- _WHAT IS BEING ASKED_: Look through the data and write out every line with the word "worst" in it.

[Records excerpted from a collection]
★ ★ ★ ★ ★

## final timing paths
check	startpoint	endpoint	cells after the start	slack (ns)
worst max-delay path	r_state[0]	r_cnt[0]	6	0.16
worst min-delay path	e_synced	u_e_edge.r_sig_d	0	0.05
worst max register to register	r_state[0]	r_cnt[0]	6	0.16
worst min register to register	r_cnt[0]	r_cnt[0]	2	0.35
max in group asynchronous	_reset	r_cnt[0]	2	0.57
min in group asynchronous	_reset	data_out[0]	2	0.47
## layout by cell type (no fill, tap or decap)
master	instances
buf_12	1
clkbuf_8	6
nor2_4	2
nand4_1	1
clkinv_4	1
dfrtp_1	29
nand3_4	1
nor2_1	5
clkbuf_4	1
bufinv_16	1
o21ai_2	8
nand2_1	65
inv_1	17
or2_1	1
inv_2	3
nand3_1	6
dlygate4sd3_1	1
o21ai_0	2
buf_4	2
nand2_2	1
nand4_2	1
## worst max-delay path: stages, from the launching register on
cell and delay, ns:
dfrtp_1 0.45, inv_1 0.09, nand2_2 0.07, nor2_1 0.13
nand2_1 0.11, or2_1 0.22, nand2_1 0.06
<file path="src/rtl/dmem_responder.sv">
// Word-addressed data-memory responder with a fixed access latency and
// valid/ready request and response channels. One transaction at a time.
module dmem_responder #(
  parameter int unsigned ADDR_BITS = 6,
  parameter int unsigned LATENCY   = 2
) (
  input  logic        clk,
  input  logic        reset,
  input  logic        req_valid,
  output logic        req_ready,
  input  logic        req_we,
  input  logic [31:0] req_addr,
  input  logic [31:0] req_wdata,
  output logic        resp_valid,
  input  logic        resp_ready,
  output logic [31:0] resp_rdata,
  output logic        resp_err
);

  localparam int unsigned DEPTH = 1 << ADDR_BITS;
  localparam int unsigned CW    = 4;

  typedef enum logic [1:0] {
    IDLE = 2'd0,
    WAIT = 2'd1,
    RESP = 2'd2
  } state_t;

  state_t              state;
  logic [CW-1:0]       cnt;
  logic                lat_we;
  logic [31:0]         lat_addr;
  logic [31:0]         lat_wdata;
  logic [31:0]         mem [DEPTH];

  logic [ADDR_BITS-1:0] idx_c;
  logic                 err_c;
  logic                 commit_c;
  logic                 mem_we_c;

  // Access decode on the latched request; out-of-range never aliases.
  assign idx_c    = lat_addr[ADDR_BITS+1:2];
  assign err_c    = (lat_addr[1:0] != 2'b00) ||
                    ((lat_addr >> (ADDR_BITS + 2)) != 32'd0);
  assign commit_c = (state == WAIT) && (cnt == '0);
  assign mem_we_c = commit_c && lat_we && !err_c;

  // Storage is deliberately not reset.
  always_ff @(posedge clk) begin
    if (mem_we_c) begin
      mem[idx_c] <= lat_wdata;
    end
  end

  always_ff @(posedge clk or negedge reset) begin
    if (!reset) begin
      state      <= IDLE;
      cnt        <= '0;
      lat_we     <= 1'b0;
      lat_addr   <= '0;
      lat_wdata  <= '0;
      req_ready  <= 1'b1;
      resp_valid <= 1'b0;
      resp_rdata <= '0;
      resp_err   <= 1'b0;
    end else begin
      unique case (state)
        IDLE: begin
          if (req_valid && req_ready) begin
            lat_we    <= req_we;
            lat_addr  <= req_addr;
            lat_wdata <= req_wdata;
            cnt       <= CW'(LATENCY - 1);
            req_ready <= 1'b0;
            state     <= WAIT;
          end
        end
        WAIT: begin
          if (cnt == '0) begin
            resp_valid <= 1'b1;
            resp_err   <= err_c;
            resp_rdata <= (!lat_we && !err_c) ? mem[idx_c] : 32'd0;
            state      <= RESP;
          end else begin
            cnt <= cnt - 1'b1;
          end
        end
        RESP: begin
          if (resp_valid && resp_ready) begin
            resp_valid <= 1'b0;
            resp_rdata <= '0;
            resp_err   <= 1'b0;
            req_ready  <= 1'b1;
            state      <= IDLE;
          end
        end
        default: begin
          state      <= IDLE;
          req_ready  <= 1'b1;
          resp_valid <= 1'b0;
          resp_rdata <= '0;
          resp_err   <= 1'b0;
        end
      endcase
    end
  end

endmodule

</file>
### config.mk
export PLATFORM = sky130hd
export DESIGN_NAME = seq_div_flat
export DESIGN_NICKNAME = d
export VERILOG_FILES = /design/src/rtl/seq_div_if.sv /design/src/rtl/seq_div.sv /design/src/flat_wrapper.sv
export SDC_FILE = /design/constraint.sdc
export NUM_CORES = 1
export LEC_CHECK = 0
export ABC_AREA = 0
export BUFFER_PORTS_ARGS = -buffer_cell sky130_fd_sc_hd__buf_2
export CORE_MARGIN = 10
export CORE_UTILIZATION = 46
export CTS_CLUSTER_DIAMETER = 40
export DETAILED_ROUTE_END_ITERATION = 10
export PLACE_DENSITY_LB_ADDON = 0.08
export SLEW_MARGIN = 40
export SYNTH_ARGS = -nofsm -noshare
export SYNTH_HDL_FRONTEND = slang
export SYNTH_SLANG_ARGS = --single-unit
### constraint.sdc
create_clock -name clk -period 4.35 [get_ports clk]
set_input_delay 1.305 -clock clk [delete_from_list [all_inputs] [get_ports clk]]
set_output_delay 1.305 -clock clk [all_outputs]
set_load 0.1 [all_outputs]
### src/rtl/seq_div_if.sv
// Start/busy/done handshake and operand/result bundle for the sequential divider.
interface seq_div_if #(
  parameter int WIDTH = 4
) ();
  logic               start;
  logic [2*WIDTH-1:0] dividend;
  logic [WIDTH-1:0]   divisor;
  logic               busy;
  logic               done;
  logic [WIDTH-1:0]   quotient;
  logic [WIDTH-1:0]   remainder;
  logic               ovf;

  modport master (
    output start, dividend, divisor,
    input  busy, done, quotient, remainder, ovf
  );

  modport slave (
    input  start, dividend, divisor,
    output busy, done, quotient, remainder, ovf
  );
endinterface

### src/rtl/seq_div.sv
// Sequential restoring divider: 2*WIDTH-bit dividend / WIDTH-bit divisor, one quotient bit per clock.
// Optional DIV_EARLY_OUT_EN: overflowing divides skip the iteration phase and finish one edge after acceptance.
module seq_div #(
  parameter int WIDTH = 4
) (
  input  logic     clk,
  input  logic     rst_n,
  seq_div_if.slave bus
);
  localparam int CW = $clog2(WIDTH + 1);

  typedef enum logic [1:0] {IDLE, RUN, DONE} state_t;

  state_t           state_q, state_d;
  logic [WIDTH-1:0] divisor_q;
  logic [WIDTH:0]   p_q;
  logic [WIDTH-1:0] s_q;
  logic [CW-1:0]    cnt_q;
  logic             ovf_int_q;
  logic [WIDTH-1:0] quotient_q;
  logic [WIDTH-1:0] remainder_q;
  logic             ovf_q;

  logic             accept;
  logic             ovf_acc;
  logic             last_iter;
  logic [WIDTH:0]   shifted;
  logic [WIDTH:0]   trial;
  logic             qbit;
  logic [WIDTH:0]   p_nx;
  logic [WIDTH-1:0] s_nx;

  // A quotient wider than WIDTH bits exists exactly when the upper dividend half reaches the divisor.
  assign ovf_acc   = (bus.dividend[2*WIDTH-1:WIDTH] >= bus.divisor);
  assign accept    = (state_q == IDLE) && bus.start;
  assign last_iter = (cnt_q == CW'(1));

  always_ff @(posedge clk or negedge rst_n) begin
    if (!rst_n) state_q <= IDLE;
    else        state_q <= state_d;
  end

  always_comb begin
    state_d = state_q;
    case (state_q)
      IDLE: begin
        if (bus.start) begin
`ifdef DIV_EARLY_OUT_EN
          state_d = ovf_acc ? DONE : RUN;
`else
          state_d = RUN;
`endif
        end
      end
      RUN:     if (last_iter) state_d = DONE;
      DONE:    state_d = IDLE;
      default: state_d = IDLE;
    endcase
  end

  always_comb begin
    bus.busy = (state_q == RUN);
    bus.done = (state_q == DONE);
  end

  always_comb begin
    shifted = {p_q[WIDTH-1:0], s_q[WIDTH-1]};
    trial   = shifted - {1'b0, divisor_q};
    qbit    = ~trial[WIDTH];
    p_nx    = qbit ? trial : shifted;
    s_nx    = {s_q[WIDTH-2:0], qbit};
  end

  always_ff @(posedge clk or negedge rst_n) begin
    if (!rst_n) begin
      divisor_q   <= '0;
      p_q         <= '0;
      s_q         <= '0;
      cnt_q       <= '0;
      ovf_int_q   <= 1'b0;
      quotient_q  <= '0;
      remainder_q <= '0;
      ovf_q       <= 1'b0;
    end else begin
      if (accept) begin
        divisor_q <= bus.divisor;
        p_q       <= {1'b0, bus.dividend[2*WIDTH-1:WIDTH]};
        s_q       <= bus.dividend[WIDTH-1:0];
        cnt_q     <= CW'(WIDTH);
        ovf_int_q <= ovf_acc;
`ifdef DIV_EARLY_OUT_EN
        if (ovf_acc) begin
          quotient_q  <= '1;
          remainder_q <= '0;
          ovf_q       <= 1'b1;
        end
`endif
      end else if (state_q == RUN) begin
        p_q   <= p_nx;
        s_q   <= s_nx;
        cnt_q <= cnt_q - CW'(1);
        if (last_iter) begin
          if (ovf_int_q) begin
            quotient_q  <= '1;
            remainder_q <= '0;
            ovf_q       <= 1'b1;
          end else begin
            quotient_q  <= s_nx;
            remainder_q <= p_nx[WIDTH-1:0];
            ovf_q       <= 1'b0;
          end
        end
      end
    end
  end

  assign bus.quotient  = quotient_q;
  assign bus.remainder = remainder_q;
  assign bus.ovf       = ovf_q;
endmodule
### src/flat_wrapper.sv
// flat-port wrapper written by rule: the top's interface ports become plain ports
module seq_div_flat 
#(
  parameter int WIDTH = 4
)
  (clk, rst_n, bus_start, bus_dividend, bus_divisor, bus_busy, bus_done, bus_quotient, bus_remainder, bus_ovf);
  seq_div_if #(.WIDTH(WIDTH)) bus_i ();
  input  logic clk;
  input  logic rst_n;
  input wire logic [$bits(bus_i.start)-1:0] bus_start;
  input wire logic [$bits(bus_i.dividend)-1:0] bus_dividend;
  input wire logic [$bits(bus_i.divisor)-1:0] bus_divisor;
  output wire logic [$bits(bus_i.busy)-1:0] bus_busy;
  output wire logic [$bits(bus_i.done)-1:0] bus_done;
  output wire logic [$bits(bus_i.quotient)-1:0] bus_quotient;
  output wire logic [$bits(bus_i.remainder)-1:0] bus_remainder;
  output wire logic [$bits(bus_i.ovf)-1:0] bus_ovf;
  assign bus_i.start = bus_start;
  assign bus_i.dividend = bus_dividend;
  assign bus_i.divisor = bus_divisor;
  assign bus_busy = bus_i.busy;
  assign bus_done = bus_i.done;
  assign bus_quotient = bus_i.quotient;
  assign bus_remainder = bus_i.remainder;
  assign bus_ovf = bus_i.ovf;
  seq_div #(.WIDTH(WIDTH)) u_core (.clk(clk), .rst_n(rst_n), .bus(bus_i));
endmodule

★ ★ ★ ★ ★

- _RESPONSE FOR THIS EXERCISE_:
worst max-delay path	r_state[0]	r_cnt[0]	6	0.16
worst min-delay path	e_synced	u_e_edge.r_sig_d	0	0.05
worst max register to register	r_state[0]	r_cnt[0]	6	0.16
worst min register to register	r_cnt[0]	r_cnt[0]	2	0.35
## worst max-delay path: stages, from the launching register on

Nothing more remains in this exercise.